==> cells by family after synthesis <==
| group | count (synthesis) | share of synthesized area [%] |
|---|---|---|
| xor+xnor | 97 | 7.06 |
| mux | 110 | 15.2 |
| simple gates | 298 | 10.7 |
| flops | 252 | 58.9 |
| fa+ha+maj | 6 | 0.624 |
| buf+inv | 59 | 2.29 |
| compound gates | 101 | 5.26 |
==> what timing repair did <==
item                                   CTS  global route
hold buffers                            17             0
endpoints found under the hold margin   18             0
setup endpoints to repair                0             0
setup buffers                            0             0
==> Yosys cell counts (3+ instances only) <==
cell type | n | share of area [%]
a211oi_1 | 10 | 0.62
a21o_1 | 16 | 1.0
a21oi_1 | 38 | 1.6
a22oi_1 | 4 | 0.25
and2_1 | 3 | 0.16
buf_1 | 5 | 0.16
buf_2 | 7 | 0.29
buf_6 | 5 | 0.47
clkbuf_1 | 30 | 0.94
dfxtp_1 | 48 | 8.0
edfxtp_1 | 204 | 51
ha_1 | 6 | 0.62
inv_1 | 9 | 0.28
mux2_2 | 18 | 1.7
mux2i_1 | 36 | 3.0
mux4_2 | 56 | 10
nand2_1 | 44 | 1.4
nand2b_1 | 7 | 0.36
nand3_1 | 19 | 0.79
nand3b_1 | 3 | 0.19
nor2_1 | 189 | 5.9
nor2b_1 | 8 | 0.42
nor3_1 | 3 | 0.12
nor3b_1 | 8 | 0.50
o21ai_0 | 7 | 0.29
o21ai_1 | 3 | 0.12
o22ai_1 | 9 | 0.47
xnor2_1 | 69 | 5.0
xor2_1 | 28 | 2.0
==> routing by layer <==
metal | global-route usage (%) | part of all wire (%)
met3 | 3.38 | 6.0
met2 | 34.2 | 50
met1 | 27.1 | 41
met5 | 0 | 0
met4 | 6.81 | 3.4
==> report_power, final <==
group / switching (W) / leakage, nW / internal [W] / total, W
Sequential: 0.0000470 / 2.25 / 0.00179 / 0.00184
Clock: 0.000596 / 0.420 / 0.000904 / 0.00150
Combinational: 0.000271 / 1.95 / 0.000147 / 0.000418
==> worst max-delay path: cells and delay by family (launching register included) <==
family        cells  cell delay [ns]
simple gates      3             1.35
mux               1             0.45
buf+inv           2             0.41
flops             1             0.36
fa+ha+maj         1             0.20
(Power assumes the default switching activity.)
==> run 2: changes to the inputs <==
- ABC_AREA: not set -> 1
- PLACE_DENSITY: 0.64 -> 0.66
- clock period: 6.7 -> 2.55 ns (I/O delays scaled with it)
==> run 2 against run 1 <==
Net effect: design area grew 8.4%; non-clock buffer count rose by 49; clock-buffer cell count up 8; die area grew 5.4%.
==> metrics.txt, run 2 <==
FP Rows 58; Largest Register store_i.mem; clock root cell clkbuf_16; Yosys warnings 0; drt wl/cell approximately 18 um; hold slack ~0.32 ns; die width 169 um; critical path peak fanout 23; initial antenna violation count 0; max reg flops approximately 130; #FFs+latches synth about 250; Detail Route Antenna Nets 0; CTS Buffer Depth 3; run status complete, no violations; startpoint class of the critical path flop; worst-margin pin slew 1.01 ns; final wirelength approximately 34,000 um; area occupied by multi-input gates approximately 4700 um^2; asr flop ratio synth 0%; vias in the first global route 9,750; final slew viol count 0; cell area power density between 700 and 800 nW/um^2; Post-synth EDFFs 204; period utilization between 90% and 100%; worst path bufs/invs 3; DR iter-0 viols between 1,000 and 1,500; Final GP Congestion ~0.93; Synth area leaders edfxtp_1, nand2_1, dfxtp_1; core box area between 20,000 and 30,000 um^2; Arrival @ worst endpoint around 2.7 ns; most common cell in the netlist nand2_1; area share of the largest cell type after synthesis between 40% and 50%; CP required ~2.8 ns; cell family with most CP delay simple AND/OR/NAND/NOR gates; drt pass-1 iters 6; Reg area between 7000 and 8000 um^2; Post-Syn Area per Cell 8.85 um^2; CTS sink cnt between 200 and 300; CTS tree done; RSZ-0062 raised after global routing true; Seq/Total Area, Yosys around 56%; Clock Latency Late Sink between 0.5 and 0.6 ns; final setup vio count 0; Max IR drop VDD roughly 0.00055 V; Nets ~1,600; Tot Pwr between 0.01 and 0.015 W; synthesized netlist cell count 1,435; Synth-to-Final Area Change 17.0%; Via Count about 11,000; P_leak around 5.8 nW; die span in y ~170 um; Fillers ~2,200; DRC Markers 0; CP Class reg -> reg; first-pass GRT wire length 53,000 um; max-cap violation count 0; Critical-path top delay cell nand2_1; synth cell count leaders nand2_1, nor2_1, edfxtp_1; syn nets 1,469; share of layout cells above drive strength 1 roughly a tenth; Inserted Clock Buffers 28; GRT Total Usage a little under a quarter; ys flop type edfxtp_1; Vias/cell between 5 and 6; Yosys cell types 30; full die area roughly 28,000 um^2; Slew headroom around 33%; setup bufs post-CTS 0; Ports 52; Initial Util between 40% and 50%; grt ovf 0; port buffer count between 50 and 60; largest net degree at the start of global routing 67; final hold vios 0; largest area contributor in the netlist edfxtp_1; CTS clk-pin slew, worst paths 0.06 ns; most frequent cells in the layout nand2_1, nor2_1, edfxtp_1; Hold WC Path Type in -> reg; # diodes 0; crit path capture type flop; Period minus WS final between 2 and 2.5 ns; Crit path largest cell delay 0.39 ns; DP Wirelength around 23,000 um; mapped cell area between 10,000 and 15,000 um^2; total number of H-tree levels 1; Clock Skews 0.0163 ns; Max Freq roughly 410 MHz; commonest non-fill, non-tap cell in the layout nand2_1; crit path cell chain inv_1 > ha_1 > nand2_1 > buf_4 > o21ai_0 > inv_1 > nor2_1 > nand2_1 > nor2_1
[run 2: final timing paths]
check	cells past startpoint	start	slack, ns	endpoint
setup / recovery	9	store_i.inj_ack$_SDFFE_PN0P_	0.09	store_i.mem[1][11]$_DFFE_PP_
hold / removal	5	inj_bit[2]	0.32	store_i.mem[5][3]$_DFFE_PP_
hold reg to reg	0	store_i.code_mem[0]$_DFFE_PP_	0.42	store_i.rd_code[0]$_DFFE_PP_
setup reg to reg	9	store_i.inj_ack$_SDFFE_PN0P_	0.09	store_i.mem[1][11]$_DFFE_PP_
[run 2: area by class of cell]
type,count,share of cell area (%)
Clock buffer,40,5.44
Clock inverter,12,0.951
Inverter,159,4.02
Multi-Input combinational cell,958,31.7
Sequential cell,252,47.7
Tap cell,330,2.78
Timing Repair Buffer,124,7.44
## config.mk

```make
export PLATFORM = sky130hd
export DESIGN_NAME = z80BusUnit
export DESIGN_NICKNAME = d
export VERILOG_FILES = /design/src/verilog/z80BusPkg.sv /design/src/verilog/busIfs.sv /design/src/verilog/cmdFifo.sv /design/src/verilog/busCycleSequencer.sv /design/src/verilog/pinControl.sv /design/src/verilog/z80BusUnit.sv
export SDC_FILE = /design/constraint.sdc
export NUM_CORES = 1
export LEC_CHECK = 0
export BUFFER_PORTS_ARGS = -buffer_cell sky130_fd_sc_hd__buf_2
export CAP_MARGIN = 30
export CORE_MARGIN = 2
export CORE_UTILIZATION = 30
export DETAILED_ROUTE_END_ITERATION = 8
export SLEW_MARGIN = 20
export SYNTH_ARGS = -nofsm -noshare
export SYNTH_HDL_FRONTEND = slang
export SYNTH_SLANG_ARGS = --single-unit
```

## constraint.sdc

```tcl
create_clock -name setM1 -period 7.7 [get_ports setM1]
set_clock_uncertainty 0.2 [all_clocks]
set_input_delay 0 -clock setM1 [delete_from_list [all_inputs] [get_ports setM1]]
set_output_delay 0 -clock setM1 [all_outputs]
set_load 0.02 [all_outputs]
```
$ cat src/br_settings.svh
`ifndef BR_SETTINGS_SVH
`define BR_SETTINGS_SVH

// predictor geometry
// index comes from pc just above the word offset, tag right above the index
`define BTB_IDX_BITS 6
`define BTB_TAG_BITS 8
`define BTB_ENTRIES  (1 << `BTB_IDX_BITS)

// uop condition field
`define UOP_COND_BITS 4

`endif

$ cat src/core_uop_pkg.sv
`default_nettype none

`include "br_settings.svh"

package core_uop_pkg;

    // branch condition codes as issued by the decoder
    typedef enum logic [`UOP_COND_BITS-1:0] {
        BR_OTHER = 'd0,  // not a control-flow op
        BR_JIRL  = 'd3,
        BR_B     = 'd4,
        BR_BL    = 'd5,
        BR_BEQ   = 'd6,
        BR_BNE   = 'd7,
        BR_BLT   = 'd8,
        BR_BGE   = 'd9,
        BR_BLTU  = 'd10,
        BR_BGEU  = 'd11
    } br_cond_t;

    typedef struct packed {
        logic        is_branch;
        br_cond_t    cond;
        logic [31:0] pc;
        logic [29:0] imm;   // word offset
        logic [31:0] src1;  // forwarded rj
        logic [31:0] src2;  // forwarded rd
    } ex_uop_t;

endpackage

`default_nettype wire

$ cat src/bpu_pkg.sv
`default_nettype none

package bpu_pkg;

    import core_uop_pkg::*;

    // what fetch believed about one pc
    typedef struct packed {
        logic        taken;
        logic [31:0] target;
    } pred_t;

    // execute stage payload
    typedef struct packed {
        ex_uop_t uop;
        pred_t   pred;
    } ex_entry_t;

    // outcome of one resolved op, also the predictor training record
    typedef struct packed {
        logic        dir_fail;     // direction was wrong
        logic        addr_fail;    // fetch went to the wrong place
        logic        is_branch;
        logic        fact_taken;
        logic [31:0] fact_pc;
        logic [31:0] fact_tpc;     // computed target
        logic [31:0] redirect_pc;  // where fetch has to restart
    } resolve_t;

endpackage

`default_nettype wire

$ cat src/stage_reg.sv
`timescale 1ns/1ns
`default_nettype none

module stage_reg #(
    parameter type T = logic
) (
    input  wire  clk,
    input  wire  rst_n,
    input  wire  flush,
    input  wire  in_valid,
    input  wire  T in_data,
    output logic out_valid,
    output T     out_data
);

    logic valid_q;

    always_ff @(posedge clk or negedge rst_n) begin
        if (!rst_n) begin
            valid_q <= 1'b0;
        end else begin
            valid_q <= in_valid;
        end
    end

    always_ff @(posedge clk) begin
        out_data <= in_data;
    end

    // a flush kills the held entry before the next stage samples it
    assign out_valid = valid_q & ~flush;

    a_valid_known: assert property (
        @(posedge clk) disable iff (!rst_n)
        !$isunknown(out_valid)
    ) else $error("stage_reg: out_valid is unknown");

endmodule

`default_nettype wire

$ cat src/ex_branch.sv
`timescale 1ns/1ns
`default_nettype none

module ex_branch (
    input  wire bpu_pkg::ex_entry_t entry,
    output bpu_pkg::resolve_t       resolved
);

    import core_uop_pkg::*;
    import bpu_pkg::*;

    ex_uop_t     uop;
    pred_t       pred;
    logic        src_eq;
    logic        src_lt_u;
    logic        src_lt_s;
    logic        cond_met;
    logic        taken;
    logic [31:0] offset;
    logic [31:0] target;
    logic [31:0] pc_seq;

    assign uop  = entry.uop;
    assign pred = entry.pred;

    assign src_eq   = (uop.src1 == uop.src2);
    assign src_lt_u = (uop.src1 < uop.src2);
    assign src_lt_s = (uop.src1[31] != uop.src2[31]) ? uop.src1[31] : src_lt_u;

    always_comb begin
        case (uop.cond)
            BR_JIRL, BR_B, BR_BL: cond_met = 1'b1;
            BR_BEQ:               cond_met = src_eq;
            BR_BNE:               cond_met = ~src_eq;
            BR_BLT:               cond_met = src_lt_s;
            BR_BGE:               cond_met = ~src_lt_s;
            BR_BLTU:              cond_met = src_lt_u;
            BR_BGEU:              cond_met = ~src_lt_u;
            default:              cond_met = 1'b0;
        endcase
    end

    assign taken  = uop.is_branch & cond_met;
    assign offset = {uop.imm, 2'b00};
    // jirl is register relative, everything else pc relative
    assign target = (uop.cond == BR_JIRL) ? uop.src1 + offset : uop.pc + offset;
    assign pc_seq = uop.pc + 32'd4;

    always_comb begin
        resolved.dir_fail    = taken ^ pred.taken;
        resolved.addr_fail   = (taken ^ pred.taken) |
                               (taken & pred.taken & (pred.target != target));
        resolved.is_branch   = uop.is_branch;
        resolved.fact_taken  = taken;
        resolved.fact_pc     = uop.pc;
        resolved.fact_tpc    = target;
        resolved.redirect_pc = taken ? target : pc_seq;
    end

endmodule

`default_nettype wire

$ cat src/branch_predictor.sv
`timescale 1ns/1ns
`default_nettype none

`include "br_settings.svh"

module branch_predictor (
    input  wire                     clk,
    input  wire                     rst_n,
    input  wire [31:0]              fetch_pc,
    output bpu_pkg::pred_t          fetch_pred,
    input  wire                     upd_valid,
    input  wire bpu_pkg::resolve_t  upd
);

    import bpu_pkg::*;

    localparam int IDX_LO = 2;
    localparam int IDX_HI = IDX_LO + `BTB_IDX_BITS - 1;
    localparam int TAG_LO = IDX_HI + 1;
    localparam int TAG_HI = TAG_LO + `BTB_TAG_BITS - 1;

    logic [`BTB_ENTRIES-1:0]  btb_valid;
    logic [`BTB_TAG_BITS-1:0] btb_tag    [`BTB_ENTRIES];
    logic [31:0]              btb_target [`BTB_ENTRIES];
    logic [1:0]               cnt        [`BTB_ENTRIES];

    logic [`BTB_IDX_BITS-1:0] f_idx;
    logic [`BTB_TAG_BITS-1:0] f_tag;
    logic                     f_hit;
    logic [`BTB_IDX_BITS-1:0] u_idx;
    logic [`BTB_TAG_BITS-1:0] u_tag;
    logic                     train;

    // lookup
    assign f_idx = fetch_pc[IDX_HI:IDX_LO];
    assign f_tag = fetch_pc[TAG_HI:TAG_LO];
    assign f_hit = btb_valid[f_idx] && (btb_tag[f_idx] == f_tag);

    always_comb begin
        fetch_pred.taken  = f_hit & cnt[f_idx][1];  // weakly taken or above
        fetch_pred.target = fetch_pred.taken ? btb_target[f_idx] : fetch_pc + 32'd4;
    end

    // update
    assign u_idx = upd.fact_pc[IDX_HI:IDX_LO];
    assign u_tag = upd.fact_pc[TAG_HI:TAG_LO];
    assign train = upd_valid & upd.is_branch;

    always_ff @(posedge clk or negedge rst_n) begin
        if (!rst_n) begin
            btb_valid <= '0;
            for (int i = 0; i < `BTB_ENTRIES; i++) begin
                cnt[i] <= 2'b01;  // weakly not taken
            end
        end else if (train) begin
            if (upd.fact_taken) begin
                btb_valid[u_idx] <= 1'b1;
                if (cnt[u_idx] != 2'b11) begin
                    cnt[u_idx] <= cnt[u_idx] + 2'd1;
                end
            end else if (cnt[u_idx] != 2'b00) begin
                cnt[u_idx] <= cnt[u_idx] - 2'd1;
            end
        end
    end

    always_ff @(posedge clk) begin
        if (train && upd.fact_taken) begin
            btb_tag[u_idx]    <= u_tag;
            btb_target[u_idx] <= upd.fact_tpc;
        end
    end

    // the resolve side must never claim a taken non-branch
    a_upd_taken_branch: assert property (
        @(posedge clk) disable iff (!rst_n)
        upd_valid |-> !(upd.fact_taken && !upd.is_branch)
    ) else $error("branch_predictor: taken update without is_branch");

endmodule

`default_nettype wire

$ cat src/branch_unit_top.sv
`timescale 1ns/1ns
`default_nettype none

module branch_unit_top (
    input  wire                     clk,
    input  wire                     rst_n,
    input  wire [31:0]              fetch_pc,
    output bpu_pkg::pred_t          fetch_pred,
    input  wire                     ex_valid,
    input  wire bpu_pkg::ex_entry_t ex_in,
    output logic                    res_valid,
    output bpu_pkg::resolve_t       res,
    output logic                    redirect
);

    import bpu_pkg::*;

    logic      ex_q_valid;
    ex_entry_t ex_q;
    resolve_t  res_d;

    stage_reg #(.T(ex_entry_t)) u_ex_stage (
        .clk       (clk),
        .rst_n     (rst_n),
        .flush     (redirect),  // younger op behind a mispredict
        .in_valid  (ex_valid),
        .in_data   (ex_in),
        .out_valid (ex_q_valid),
        .out_data  (ex_q)
    );

    ex_branch u_ex_branch (
        .entry    (ex_q),
        .resolved (res_d)
    );

    stage_reg #(.T(resolve_t)) u_res_stage (
        .clk       (clk),
        .rst_n     (rst_n),
        .flush     (1'b0),
        .in_valid  (ex_q_valid),
        .in_data   (res_d),
        .out_valid (res_valid),
        .out_data  (res)
    );

    assign redirect = res_valid & (res.dir_fail | res.addr_fail);

    branch_predictor u_bpu (
        .clk        (clk),
        .rst_n      (rst_n),
        .fetch_pc   (fetch_pc),
        .fetch_pred (fetch_pred),
        .upd_valid  (res_valid),
        .upd        (res)
    );

endmodule

`default_nettype wire
**src/logic/gen_pkg.sv**
```systemverilog
// waveform generator shared definitions
// bus request/response, register map, generator states, control strobes
// and the configuration bundle handed to the pointer and state machine
package gen_pkg;

  // bus byte address and data widths, addr bit 12 selects the table
  localparam int aw = 13;
  localparam int dw = 32;

  // pointer width from table depth and fraction width
  function automatic int ptr_w(input int tbl_aw, input int frac_w);
    return tbl_aw + frac_w;
  endfunction

  // cfg field width, sized for the largest supported pointer
  localparam int cw = ptr_w(10, 16);

  typedef struct packed {
    logic          wen;
    logic          ren;
    logic [aw-1:0] addr;
    logic [dw-1:0] wdata;
  } bus_req_t;

  typedef struct packed {
    logic          ack;
    logic [dw-1:0] rdata;
  } bus_rsp_t;

  // register offsets, low 7 address bits
  typedef enum logic [6:0] {
    reg_ctl      = 7'h00,
    reg_trg_mask = 7'h08,
    reg_mode     = 7'h10,
    reg_siz      = 7'h14,
    reg_off      = 7'h18,
    reg_ste      = 7'h1c,
    reg_bdl      = 7'h24,
    reg_bpl      = 7'h28,
    reg_bpn      = 7'h2c,
    reg_sts_bpl  = 7'h30,
    reg_sts_bpn  = 7'h34,
    reg_mul      = 7'h40,
    reg_sum      = 7'h44,
    reg_ena      = 7'h48
  } reg_addr_e;

  // ctl write bits: bit0 rst, bit1 str, bit2 stp, bit3 swt
  typedef struct packed {
    logic swt;
    logic stp;
    logic str;
    logic rst;
  } ctl_t;

  typedef enum logic [1:0] {
    st_idle  = 2'd0,
    st_armed = 2'd1,
    st_run   = 2'd2
  } gen_state_e;

  typedef struct packed {
    logic          ben;
    logic          inf;
    logic [cw-1:0] siz;
    logic [cw-1:0] off;
    logic [cw-1:0] ste;
    logic [15:0]   bdl;
    logic [15:0]   bpl;
    logic [15:0]   bpn;
  } cfg_t;

endpackage
```
**src/logic/gen_ptr.sv**
```systemverilog
// table read pointer
// fixed point phase accumulator with wrap in continuous mode, burst step
// and period counters, gap flag and per-period / last-period events
module gen_ptr #(
  parameter int tbl_aw = 10,
  parameter int frac_w = 16
) (
  input  logic              bus,
  input  logic              arst_n,
  input  gen_pkg::cfg_t     cfg,
  input  logic              run,
  input  logic              ptr_load,
  input  logic              adv,
  output logic [tbl_aw-1:0] tbl_raddr,
  output logic              smp_zero,
  output logic              evn_per,
  output logic              evn_lst,
  output logic [15:0]       sts_bpl,
  output logic [15:0]       sts_bpn
);

  localparam int cw = gen_pkg::cw;

  logic [cw-1:0] ptr;
  logic [cw:0]   ptr_sum;
  logic [cw:0]   ptr_sub;
  logic [cw-1:0] ptr_nxt;
  logic [15:0]   bcnt;
  logic [15:0]   pcnt;
  logic          first;
  logic          step;
  logic          wrap;
  logic          per_end;
  logic          per_lst;

  // one table read per advancing run cycle
  assign step = run & adv;

  // accumulate with a carry bit, wrap only in continuous mode
  assign ptr_sum = ptr + cfg.ste;
  assign ptr_sub = ptr_sum - {1'b0, cfg.siz};
  assign wrap    = ~cfg.ben && (ptr_sum >= {1'b0, cfg.siz});
  assign ptr_nxt = wrap ? ptr_sub[cw-1:0] : ptr_sum[cw-1:0];

  // burst period boundaries
  assign per_end = cfg.ben && (bcnt == cfg.bpl - 16'd1);
  assign per_lst = per_end && ~cfg.inf && (pcnt == cfg.bpn - 16'd1);

  ////////////////////////////////////////////////////////////////////////////
  // pointer and counters
  ////////////////////////////////////////////////////////////////////////////

  always_ff @(posedge bus or negedge arst_n) begin
    if (!arst_n) begin
      ptr   <= '0;
      bcnt  <= '0;
      pcnt  <= '0;
      first <= 1'b0;
    end else if (ptr_load) begin
      ptr   <= cfg.off;
      bcnt  <= '0;
      pcnt  <= '0;
      first <= 1'b1;
    end else if (step) begin
      // next step opens a new period
      first <= wrap | per_end;
      if (per_end) begin
        ptr  <= cfg.off;
        bcnt <= '0;
        pcnt <= pcnt + 16'd1;
      end else begin
        ptr <= ptr_nxt;
        if (cfg.ben) bcnt <= bcnt + 16'd1;
      end
    end
  end

  // integer part addresses the table
  assign tbl_raddr = ptr[frac_w +: tbl_aw];

  // steps past the data length play silence
  assign smp_zero = cfg.ben && (bcnt >= cfg.bdl);

  assign evn_per = step & first;
  assign evn_lst = step & per_lst;
  assign sts_bpl = bcnt;
  assign sts_bpn = pcnt;

  a_ptr_range: assert property (@(posedge bus) disable iff (!arst_n)
    (run && !cfg.ben && cfg.siz != '0) |-> ptr < cfg.siz);

endmodule

```
**config.mk**
```make
export PLATFORM = sky130hd
export DESIGN_NAME = gen_ptr
export DESIGN_NICKNAME = d
export VERILOG_FILES = /design/src/logic/gen_pkg.sv /design/src/logic/gen_ptr.sv
export SDC_FILE = /design/constraint.sdc
export NUM_CORES = 1
export LEC_CHECK = 0
export BUFFER_PORTS_ARGS = -buffer_cell sky130_fd_sc_hd__buf_2
export CORE_MARGIN = 5
export CORE_UTILIZATION = 45
export CTS_CLUSTER_SIZE = 12
export DETAILED_ROUTE_END_ITERATION = 16
export GPL_ROUTABILITY_DRIVEN = 1
export HOLD_SLACK_MARGIN = 0.1
export PLACE_DENSITY = 0.72
export SETUP_SLACK_MARGIN = 0.02
export SLEW_MARGIN = 40
export SYNTH_ARGS = -nofsm -noshare
export SYNTH_HDL_FRONTEND = slang
export SYNTH_SLANG_ARGS = --single-unit
```
**constraint.sdc**
```tcl
create_clock -name bus -period 4.8 [get_ports bus]
set_input_delay 0.24 -clock bus [delete_from_list [all_inputs] [get_ports bus]]
set_output_delay 0.24 -clock bus [all_outputs]
set_load 0.1 [all_outputs]
```
==> results of run 1 <==
==> kinds of logic after synthesis <==
kind of cell / Yosys count / synth area share
DFF: 59 / 0.207
xor gates and xnor gates: 113 / 0.139
muxes: 20 / 0.0281
AOI/OAI and AO/OA: 239 / 0.214
buffers and inverters: 110 / 0.0664
adders and majority gates: 74 / 0.132
and+or+nand+nor: 313 / 0.214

WHAT IS BEING ASKED: Retype the records above, but only those lines that fall between the line containing "nor3_1 | 3 | 0.12" and the line containing "metrics.txt, run 2", with both of those lines included, exactly as written.

TASK RESULT:
nor3_1 | 3 | 0.12
nor3b_1 | 8 | 0.50
o21ai_0 | 7 | 0.29
o21ai_1 | 3 | 0.12
o22ai_1 | 9 | 0.47
xnor2_1 | 69 | 5.0
xor2_1 | 28 | 2.0
==> routing by layer <==
metal | global-route usage (%) | part of all wire (%)
met3 | 3.38 | 6.0
met2 | 34.2 | 50
met1 | 27.1 | 41
met5 | 0 | 0
met4 | 6.81 | 3.4
==> report_power, final <==
group / switching (W) / leakage, nW / internal [W] / total, W
Sequential: 0.0000470 / 2.25 / 0.00179 / 0.00184
Clock: 0.000596 / 0.420 / 0.000904 / 0.00150
Combinational: 0.000271 / 1.95 / 0.000147 / 0.000418
==> worst max-delay path: cells and delay by family (launching register included) <==
family        cells  cell delay [ns]
simple gates      3             1.35
mux               1             0.45
buf+inv           2             0.41
flops             1             0.36
fa+ha+maj         1             0.20
(Power assumes the default switching activity.)
==> run 2: changes to the inputs <==
- ABC_AREA: not set -> 1
- PLACE_DENSITY: 0.64 -> 0.66
- clock period: 6.7 -> 2.55 ns (I/O delays scaled with it)
==> run 2 against run 1 <==
Net effect: design area grew 8.4%; non-clock buffer count rose by 49; clock-buffer cell count up 8; die area grew 5.4%.
==> metrics.txt, run 2 <==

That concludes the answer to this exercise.